The COVID-19 pandemic created havoc for traditional sectors like airlines, automobiles, and hospitality in 2021, it also created an opportunity for the startup community to flourish. India too saw an evolution in the startup ecosystem, with tech startups becoming major beneficiaries of big-ticket investments. In that year alone, there were more than 2100 deals that raised a staggering $30 billion—a record that remains to be broken. Notable companies that saw big investments were Flipkart, which raised $3.6 billion; $502 million by Mohalla Tech (ShareChat), $500 million by Zomato. Even Byju's, which is now processing its insolvency, too has secured $460 million in Series F round, which upped its valuation to $13 billion. Companies like CRED and Urban Company also secured capital through multiple rounds to reach a valuation above $2 billion.
While 2022 saw a small dip, 2023 saw deal numbers come down nearly by half and its cumulative funding was slashed by two-thirds. Since then, it has been an uphill battle to lift the numbers, charts remain stubbornly flat. The current Indian VC scene is defined by fewer but larger bets. For the year, the largest deal funding was $275 million, raised by Essar's green logistics arm, GreenLine Mobility Solutions, with Zerodha's co-founder Nikhil Kamath signing off $20 million to contribute to the company's expansion plans. IPO-bound Groww raised $200 million, and Jumbotail, a B2B e-commerce company, raised $120 million. The tech sector again championed itself as favourable to venture capitalists, with e-commerce and fintech taking home the larger share of the funding.

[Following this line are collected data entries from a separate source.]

==> src/rtl/id_ex_stage.sv <==
// id_ex_stage: ID->EX pipeline register with operand forwarding and load-use bubbles; IDEX_PERF_CNT_EN adds BUBBLE_CNT
module id_ex_stage #(
  parameter int WORD_LEN = 32,
  parameter int REG_ADDR_LEN = 5,
  parameter int ALU_OP_LEN = 4
) (
  input  logic                    CLK,
  input  logic                    RESET,
  input  logic                    STALL,
  input  logic                    FLUSH,
  input  logic                    ID_VALID,
  input  logic [WORD_LEN-1:0]     ID_PC,
  input  logic [REG_ADDR_LEN-1:0] RS_ADDR,
  input  logic [REG_ADDR_LEN-1:0] RT_ADDR,
  input  logic [REG_ADDR_LEN-1:0] RD_ADDR,
  input  logic [WORD_LEN-1:0]     RS_DATA,
  input  logic [WORD_LEN-1:0]     RT_DATA,
  input  logic [WORD_LEN-1:0]     ID_IMM,
  input  logic [ALU_OP_LEN-1:0]   ID_ALU_OP,
  input  logic                    ID_MEM_READ,
  input  logic                    ID_MEM_WRITE,
  input  logic                    ID_WB_EN,
  input  logic                    F1_WB_EN,
  input  logic [REG_ADDR_LEN-1:0] F1_RD,
  input  logic [WORD_LEN-1:0]     F1_DATA,
  input  logic                    F2_WB_EN,
  input  logic [REG_ADDR_LEN-1:0] F2_RD,
  input  logic [WORD_LEN-1:0]     F2_DATA,
  output logic                    EX_VALID,
  output logic [WORD_LEN-1:0]     EX_PC,
  output logic [WORD_LEN-1:0]     EX_A,
  output logic [WORD_LEN-1:0]     EX_B,
  output logic [WORD_LEN-1:0]     EX_IMM,
  output logic [REG_ADDR_LEN-1:0] EX_RD,
  output logic [ALU_OP_LEN-1:0]   EX_ALU_OP,
  output logic                    EX_MEM_READ,
  output logic                    EX_MEM_WRITE,
  output logic                    EX_WB_EN,
`ifdef IDEX_PERF_CNT_EN
  output logic [31:0]             BUBBLE_CNT,
`endif
  output logic                    ID_HOLD
);
  logic                    valid_q, valid_d, mem_read_q, mem_read_d, mem_write_q, mem_write_d, wb_en_q, wb_en_d;
  logic [WORD_LEN-1:0]     pc_q, pc_d, a_q, a_d, b_q, b_d, imm_q, imm_d;
  logic [REG_ADDR_LEN-1:0] rd_q, rd_d;
  logic [ALU_OP_LEN-1:0]   alu_op_q, alu_op_d;
  logic                    hz, keep, cap, bubble;
  function automatic logic [WORD_LEN-1:0] fwd(input logic [REG_ADDR_LEN-1:0] addr, input logic [WORD_LEN-1:0] rdata);
    return (F1_WB_EN && F1_RD != '0 && F1_RD == addr) ? F1_DATA
         : (F2_WB_EN && F2_RD != '0 && F2_RD == addr) ? F2_DATA : rdata;
  endfunction
  // hazard detection, update selection and next-state of the EX bundle
  always_comb begin
    hz = valid_q && mem_read_q && rd_q != '0 && ID_VALID && (rd_q == RS_ADDR || rd_q == RT_ADDR);
    keep = STALL && !FLUSH;
    cap = !FLUSH && !STALL && !hz;
    bubble = FLUSH || (!STALL && hz);
    ID_HOLD = !RESET && !FLUSH && (STALL || hz);
    valid_d = keep ? valid_q : cap && ID_VALID;
    pc_d = keep ? pc_q : cap ? ID_PC : '0;
    a_d = keep ? a_q : cap ? fwd(RS_ADDR, RS_DATA) : '0;
    b_d = keep ? b_q : cap ? fwd(RT_ADDR, RT_DATA) : '0;
    imm_d = keep ? imm_q : cap ? ID_IMM : '0;
    rd_d = keep ? rd_q : cap ? RD_ADDR : '0;
    alu_op_d = keep ? alu_op_q : cap ? ID_ALU_OP : '0;
    mem_read_d = keep ? mem_read_q : cap && ID_VALID && ID_MEM_READ;
    mem_write_d = keep ? mem_write_q : cap && ID_VALID && ID_MEM_WRITE;
    wb_en_d = keep ? wb_en_q : cap && ID_VALID && ID_WB_EN;
  end
  // EX bundle register with synchronous clear
  always_ff @(posedge CLK) begin
    if (RESET) begin
      {valid_q, pc_q, a_q, b_q, imm_q, rd_q, alu_op_q, mem_read_q, mem_write_q, wb_en_q} <= '0;
    end else begin
      {valid_q, pc_q, a_q, b_q, imm_q, rd_q, alu_op_q, mem_read_q, mem_write_q, wb_en_q} <=
        {valid_d, pc_d, a_d, b_d, imm_d, rd_d, alu_op_d, mem_read_d, mem_write_d, wb_en_d};
    end
  end
  assign EX_VALID = valid_q;
  assign EX_PC = pc_q;
  assign EX_A = a_q;
  assign EX_B = b_q;
  assign EX_IMM = imm_q;
  assign EX_RD = rd_q;
  assign EX_ALU_OP = alu_op_q;
  assign EX_MEM_READ = mem_read_q;
  assign EX_MEM_WRITE = mem_write_q;
  assign EX_WB_EN = wb_en_q;
`ifdef IDEX_PERF_CNT_EN
  logic [31:0] bubble_cnt_q, bubble_cnt_d;
  // count every inserted bubble, wrapping naturally
  always_comb bubble_cnt_d = bubble_cnt_q + 32'(bubble);
  // counter register
  always_ff @(posedge CLK) bubble_cnt_q <= RESET ? '0 : bubble_cnt_d;
  assign BUBBLE_CNT = bubble_cnt_q;
`else
  logic unused_bubble;
  assign unused_bubble = bubble;
`endif
endmodule

==> config.mk <==
export PLATFORM = sky130hd
export DESIGN_NAME = id_ex_stage
export DESIGN_NICKNAME = d
export VERILOG_FILES = /design/src/rtl/id_ex_stage.sv
export SDC_FILE = /design/constraint.sdc
export NUM_CORES = 1
export LEC_CHECK = 0
export ABC_AREA = 1
export CORE_AREA = 3 3 144 146
export CTS_BUF_LIST = sky130_fd_sc_hd__clkbuf_4 sky130_fd_sc_hd__clkbuf_8 sky130_fd_sc_hd__clkbuf_16
export DETAILED_ROUTE_END_ITERATION = 16
export DIE_AREA = 0 0 147 149
export PLACE_DENSITY_LB_ADDON = 0.3
export SLEW_MARGIN = 25
export SYNTH_ARGS = -nofsm -noshare
export SYNTH_HDL_FRONTEND = slang
export SYNTH_SLANG_ARGS = --single-unit
==> constraint.sdc <==
create_clock -name CLK -period 4.78 [get_ports CLK]
set_clock_uncertainty 0.2 [all_clocks]
set_input_delay 0.956 -clock CLK [delete_from_list [all_inputs] [get_ports CLK]]
set_output_delay 0.956 -clock CLK [all_outputs]
set_load 0.01 [all_outputs]
==> results of run 1 <==
## state kept, by name (all words and copies together), names as in the netlist
signal,cells
EX_B,32
EX_ALU_OP,4
EX_PC,32
EX_RD,5
EX_MEM_READ,1
EX_MEM_WRITE,1
EX_IMM,32
EX_VALID,1
EX_WB_EN,1
EX_A,32
## critical path, cell delays in order
cell and delay (ns):
clkdlybuf4s50_1 0.56, inv_1 0.08, nand2_1 0.06, nand2_1 0.05, nor2_1 0.11, nand3_1 0.08
nand2_1 0.13, nand2_1 0.10, a211oi_1 0.22, clkdlybuf4s50_1 0.58
## power by group
part | internal [mW] | leakage, nW | switching [mW]
Clock | 0.756 | 0.297 | 0.638
Sequential | 1.21 | 1.15 | 0.0229
Combinational | 0.314 | 3.41 | 0.321
Total | 2.28 | 4.85 | 0.981
## cells by family after synthesis
| kind of cell | share of synthesized area |
|---|---|
| and+or+nand+nor | 0.3993 |
| buffers and inverters | 0.1143 |
| AOI/OAI and AO/OA | 0.09674 |
| DFF | 0.3712 |
| xor gates and xnor gates | 0.01843 |
## cells in the final DEF, fill, tap and decap left out, types with 2 or more instances in the layout
cell type / instances
a21oi_1: 141
a21oi_4: 2
buf_4: 21
clkbuf_16: 17
clkdlybuf4s50_1: 371
clkinv_8: 2
dfxtp_1: 141
diode_2: 5
inv_1: 115
inv_2: 5
inv_6: 5
inv_8: 6
nand2_1: 297
nand3_1: 197
nand3b_1: 3
nand4_1: 33
nor2_1: 173
nor2_2: 3
nor2_4: 5
xnor2_1: 7
xor2_1: 9
## layout make-up
class / instances / area, um^2
antenna: 5 / 12.51
clock buffer: 17 / 425.4
clock inverter: 15 / 181.4
fill: 1911 / 7470
inverter: 120 / 450.4
multi-input combinational: 873 / 3961
sequential: 141 / 2823
tap: 265 / 331.6
timing repair buffer: 392 / 3871
## per-stage QoR
| stage | std cells | util | area, um^2 | worst slack [ns] |
|---|---|---|---|---|
| 2_1_floorplan | 1224 | - | 7605 | 1.665 |
| 3_3_place_gp | 1791 | 0.5857 | 11440 | 0.7415 |
| 3_5_place_dp | 1791 | 0.5857 | 11440 | 0.7113 |
| 4_1_cts | 1823 | 0.6168 | 12040 | 0.7075 |
| 5_1_grt | 1828 | 0.6175 | 12060 | 0.4898 |
| 6_report | 1828 | 0.6175 | 12060 | 0.6964 |
## routing by layer
metal  vias to the layer above  routed length (um)  track usage
li1                       4559                   -            -
met1                      4148               12330       0.3357
met2                       536               15240       0.4708
met3                        74                3629      0.08842
met4                         4                1035       0.1184
met5                         -                  27            0
## worst min-delay path by stage
stage	start	slack [ns]	to
floorplan	EX_ALU_OP[3]$_SDFFE_PP0N_	0.29	EX_ALU_OP[3]$_SDFFE_PP0N_
global placement	EX_PC[13]$_SDFFE_PP0N_	0.25	EX_PC[13]$_SDFFE_PP0N_
detailed placement	EX_ALU_OP[3]$_SDFFE_PP0N_	0.25	EX_ALU_OP[3]$_SDFFE_PP0N_
CTS	EX_IMM[9]$_SDFFE_PP0N_	0.27	EX_IMM[9]$_SDFFE_PP0N_
global route	EX_IMM[8]$_SDFFE_PP0N_	0.28	EX_IMM[8]$_SDFFE_PP0N_
finish	EX_IMM[8]$_SDFFE_PP0N_	0.26	EX_IMM[8]$_SDFFE_PP0N_
==> results.py, run 1 <==
metrics = {
    "power": {
        "peakVddDrop_mv": 0.2578,
        "p_per_area_nw_per_um2": 270.8,
        "total_power_mw": 3.265,
        "leakage_nw": 4.855,
    },
    "clock_network": {
        "clk_pin_slew_ns": 0.07,
        "cts_setup_buffers": 0,
        "cts_tree": "done",
        "clockRootBuffer": "clkbuf_16",
        "insertion_delay_ns": 0.42,
        "htree_levels": 4,
        "clk_path_buf_depth": 2,
        "cts_hold_buf": 0,
        "clkSinkCount": 141,
        "cts.repair.resized": 0,
        "cts_made_buffers": 17,
    },
    "routing": {
        "drt_pass1_iterations": 5,
        "vias": 9321,
        "via_per_inst": 5.099,
        "wl_um": 32270,
        "drc_errors": 0,
        "drt-wirelength-per-cell_um": 17.65,
        "ant_nets": 0,
        "drtIter0Drc": 811,
    },
    "synth": {
        "ys_warn_count": 0,
        "synth.distinct_cells": 22,
        "ys_async_sr_fraction": 0,
        "syn_nets": 1455,
        "synth_area_per_cell_um2": 6.213,
        "synth.area.top_cells": "dfxtp_1 (37%), nand2_1 (15%), nand3_1 (13%)",
        "synth-edff-count": 0,
        "yosys.area.top_type": "dfxtp_1",
        "netlist_instances": 1224,
        "synthFlopType": "dfxtp_1",
        "yosysMostFrequentCell": "nand2_1",
        "yosys-top-cells-count": "nand2_1 (297), nand3_1 (197), nor2_1 (176)",
        "synth_area_um2": 7605,
        "synth_top_area_frac": 0.3712,
        "synth_seq_area_share": 0.3712,
        "ys_ff_latch": 141,
    },
    "sta": {
        "setup_tns_ns": 0,
        "finalHoldViolCount": 0,
        "fin_hold_ws_ns": 0.2650,
        "timing.final.crit_share": 0.8543,
        "slew_viol_final": 0,
        "setup_violations": 0,
        "slew_headroom": 0.4433,
        "fmaxAchievable_mhz": 244.9,
        "finalCriticalPeriod_ns": 4.084,
        "rsz0062_at_grt": "no",
        "tightest_slew_ns": 0.8350,
    },
    "flow_run": {
        "maxCapViolations": 0,
    },
    "setup_path": {
        "critPathLaunchType": "input pin",
        "cp_max_fo": 4,
        "critPathKind": "input pin to output port",
        "r2r_setup_slack_ns": 2.43,
        "crit_start": "RS_ADDR[1]",
        "r2r_cells": 10,
        "crit_path_end": "ID_HOLD",
        "required_ns": 3.62,
        "cp-end-kind": "output port",
        "reg2reg_to": "EX_MEM_READ$_SDFFE_PP0N_",
        "r2r_start": "EX_RD[0]$_SDFFE_PP0N_",
        "cp.arrival_ns": 2.93,
    },
    "global_routing": {
        "grt_pass1_vias": 8903,
        "groute.usage.overall": 0.2814,
        "antenna_found_initial": 7,
        "grt_pass1_wl_um": 49230,
        "grt_max_degree": 77,
        "grt.overflow.total": 0,
    },
    "run_status": {
        "outcome": "complete, no violations",
    },
    "floorplan": {
        "dieWidth_um": 147,
        "die-area_um2": 21900,
        "die_y_um": 149,
        "core_um2": 19530,
        "io_pins": 373,
        "start_util": 0.3895,
        "rows": 51,
    },
    "hold_path": {
        "hp-class": "register to register",
        "min_path_cells": 2,
    },
    "layout": {
        "area_growth_pct": 58.54,
        "nNetsFinal": 1776,
        "layout-drive-gt1-share": 0.04429,
    },
    "place": {
        "place_hpwl_um": 22050,
        "finalWeightedCongestion": 0.9026,
        "portBuffers": 372,
    },
}
No activity file was read; power rests on OpenSTA's default activity.
==> inputs of run 2 (changes only) <==
==> constraint.sdc (replaced) <==
create_clock -name CLK -period 4.78 [get_ports CLK]
set_clock_uncertainty 0.2 [all_clocks]
set_input_delay 1.195 -clock CLK [delete_from_list [all_inputs] [get_ports CLK]]
set_output_delay 1.195 -clock CLK [all_outputs]
set_load 0.01 [all_outputs]
==> run 2 against run 1 <==
Via count hardly changed. Clock power hardly changed. Core utilization is 0.096 points higher. Critical path type unchanged.
==> results.py, run 2 (same netlist as run 1, synthesis figures left out) <==
metrics = {
    "setup_path": {
        "critPathLaunchType": "input pin",
        "cp-end-kind": "output port",
        "cp.arrival_ns": 3.19,
        "cp_max_fo": 4,
        "critPathKind": "input pin to output port",
        "required_ns": 3.38,
    },
    "sta": {
        "slew_headroom": 0.3493,
        "fin_ws_ns": 0.1990,
        "slew_viol_final": 0,
        "finalHoldViolCount": 0,
        "fmaxAchievable_mhz": 218.3,
        "tightest_slew_ns": 0.9761,
        "setup_tns_ns": 0,
        "setup_violations": 0,
        "timing.final.crit_share": 0.9584,
        "rsz0062_at_grt": "no",
        "finalCriticalPeriod_ns": 4.581,
    },
    "routing": {
        "ant_nets": 0,
        "wl_um": 32250,
        "drt_pass1_iterations": 5,
        "drtIter0Drc": 644,
        "vias": 9313,
        "drt-wirelength-per-cell_um": 17.64,
        "drc_errors": 0,
        "via_per_inst": 5.095,
    },
    "power": {
        "peakVddDrop_mv": 0.2761,
        "p_per_area_nw_per_um2": 270.7,
        "leakage_nw": 4.858,
    },
    "clock_network": {
        "cts_setup_buffers": 0,
        "clk_path_buf_depth": 2,
        "insertion_delay_ns": 0.42,
        "clkSinkCount": 141,
        "cts_tree": "done",
        "htree_levels": 4,
        "clk_pin_slew_ns": 0.07,
        "cts.repair.resized": 0,
        "cts_hold_buf": 0,
        "clockRootBuffer": "clkbuf_16",
        "cts_made_buffers": 17,
    },
    "hold_path": {
        "hp-class": "register to register",
    },
    "floorplan": {
        "die-area_um2": 21900,
        "core_um2": 19530,
        "start_util": 0.3895,
        "die_y_um": 149,
        "rows": 51,
        "dieWidth_um": 147,
        "io_pins": 373,
    },
    "place": {
        "portBuffers": 372,
        "place_hpwl_um": 22370,
        "finalWeightedCongestion": 0.8942,
        "pre_cts_ws_ns": 0.2203,
    },
    "layout": {
        "area_growth_pct": 58.79,
        "nNetsFinal": 1776,
        "layout_commonest_cell": "clkdlybuf4s50_1",
        "layout_common_cells": "clkdlybuf4s50_1 (371), nand2_1 (297), nand3_1 (197), nor2_1 (173)",
        "layout-drive-gt1-share": 0.04365,
    },
    "run_status": {
        "outcome": "complete, no violations",
    },
    "global_routing": {
        "groute.usage.overall": 0.2809,
        "grt_pass1_vias": 8798,
        "grt_max_degree": 92,
        "antenna_found_initial": 7,
        "grt.overflow.total": 0,
        "grt_pass1_wl_um": 48770,
    },
    "flow_run": {
        "maxCapViolations": 0,
    },
}
-- run 2: cell count changes in the layout (fill, tap and decap cells not counted), sizes merged --
cell,delta
clkbuf,+1
bufinv,+1
clkinv,+1
inv,-4
clkinvlp,+1
-- run 2: stage by stage --
step           utilization  cells  power, mW  instance area (um^2)  hold WS (ns)
6_report            0.6184   1828      3.269                 12080        0.2616
5_1_grt             0.6183   1827      3.392                 12070        0.2787
4_1_cts             0.6178   1823      3.292                 12060        0.2642
3_5_place_dp        0.5864   1791      1.893                 11450        0.2541
3_3_place_gp        0.5864   1791      1.890                 11450        0.2511
2_1_floorplan            -   1224      1.525                  7605        0.2883
-- run 2: report_power, final --
group / internal, mW / switching (mW)
combinational: 0.316 / 0.322
clock: 0.804 / 0.589
sequential: 1.21 / 0.0225
-- run 2: critical path, stage by stage --
cell             delay [ns]
clkdlybuf4s50_1        0.55
inv_1                  0.06
nand2_1                0.06
nand2_1                0.05
nor2_1                 0.13
nand3_1                0.08
nand2_1                0.12
nand2_1                0.12
a211oi_1               0.23
clkdlybuf4s50_1        0.58
-- run 2: routing by layer --
metal	up-vias	part of all wire	routed length (um)	GRT usage
li1	4556	-	-	-
met1	4107	0.37	11940	0.3239
met2	568	0.47	15170	0.4672
met3	78	0.12	3839	0.1015
met4	4	0.039	1268	0.1314
met5	-	0.00084	27	0
-- run 2: final timing paths --
kind,startpoint,to,slack [ns],depth (start not counted)
setup / recovery,RS_ADDR[0],ID_HOLD,0.20,10
hold / removal,EX_ALU_OP[3]$_SDFFE_PP0N_,EX_ALU_OP[3]$_SDFFE_PP0N_,0.26,2
setup reg to reg,EX_RD[0]$_SDFFE_PP0N_,EX_MEM_READ$_SDFFE_PP0N_,2.42,11
hold reg to reg,EX_ALU_OP[3]$_SDFFE_PP0N_,EX_ALU_OP[3]$_SDFFE_PP0N_,0.26,2
-- run 2: final cells by class --
class,count,area (um^2)
Clock inverter,14,173.9
Timing Repair Buffer,392,3884
Inverter,120,450.4
Multi-Input combinational cell,873,3961
Sequential cell,141,2823
Tap cell,265,331.6
Clock buffer,18,439.2
Antenna cell,5,12.51
Fill cell,1843,7451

Yet there wasn't any big-billion ticket size this year, and even the top deals that bagged millions do not total a billion dollars. What used to be fertile grounds for seed-stage activity for the startup ecosystem, has now become a barren land, with many deals seeing late-stage rounds.
The global trend, however, tells a different tale. Global venture funding reached $94.6 billion in Q2 of 2025, marking the second-highest total since the second quarter of 2022 and continuing a three-quarter streak above the $90 billion mark. Yet, this surge in capital masks a significant contraction in activity, as deal volume fell 9% from the previous quarter to just 6,028 deals, hitting the lowest since Q4 of 2016, thereby highlighting the risk-aversive investor behaviour.
One of the most significant shifts underway is the rise of hard tech. In Q2 of 2025, hard tech companies claimed six of the ten largest global deals, pulling in $8.7 billion in funding. Companies such as World View raised $2.6 billion, $2.5 billion by Anduril, and Montera Infrastructure saw $1.5 billion, all after multiple rounds of fundraising. This change in behaviour could be attributed to finding new avenues to invest amidst geopolitical tensions. Although this shows a change in venture capitalists' interests, AI and AI-related tech companies still continue to woo investors. Giants like Meta are investing $14.3 billion in AI development companies like Scale AI, with Elon Musk's xAI trailing in a distant second, which still raised $5 billion, creating a sizable slice in the global funding pie.
But India is missing out on these mega moves. VC is still focused on strong verticals like fintech and e-commerce, there is no new upcoming sector that the country sees itself invest in. If the second half does not bring a dramatic upswing in deals and funding, India is truly going to shudder in the VC winter.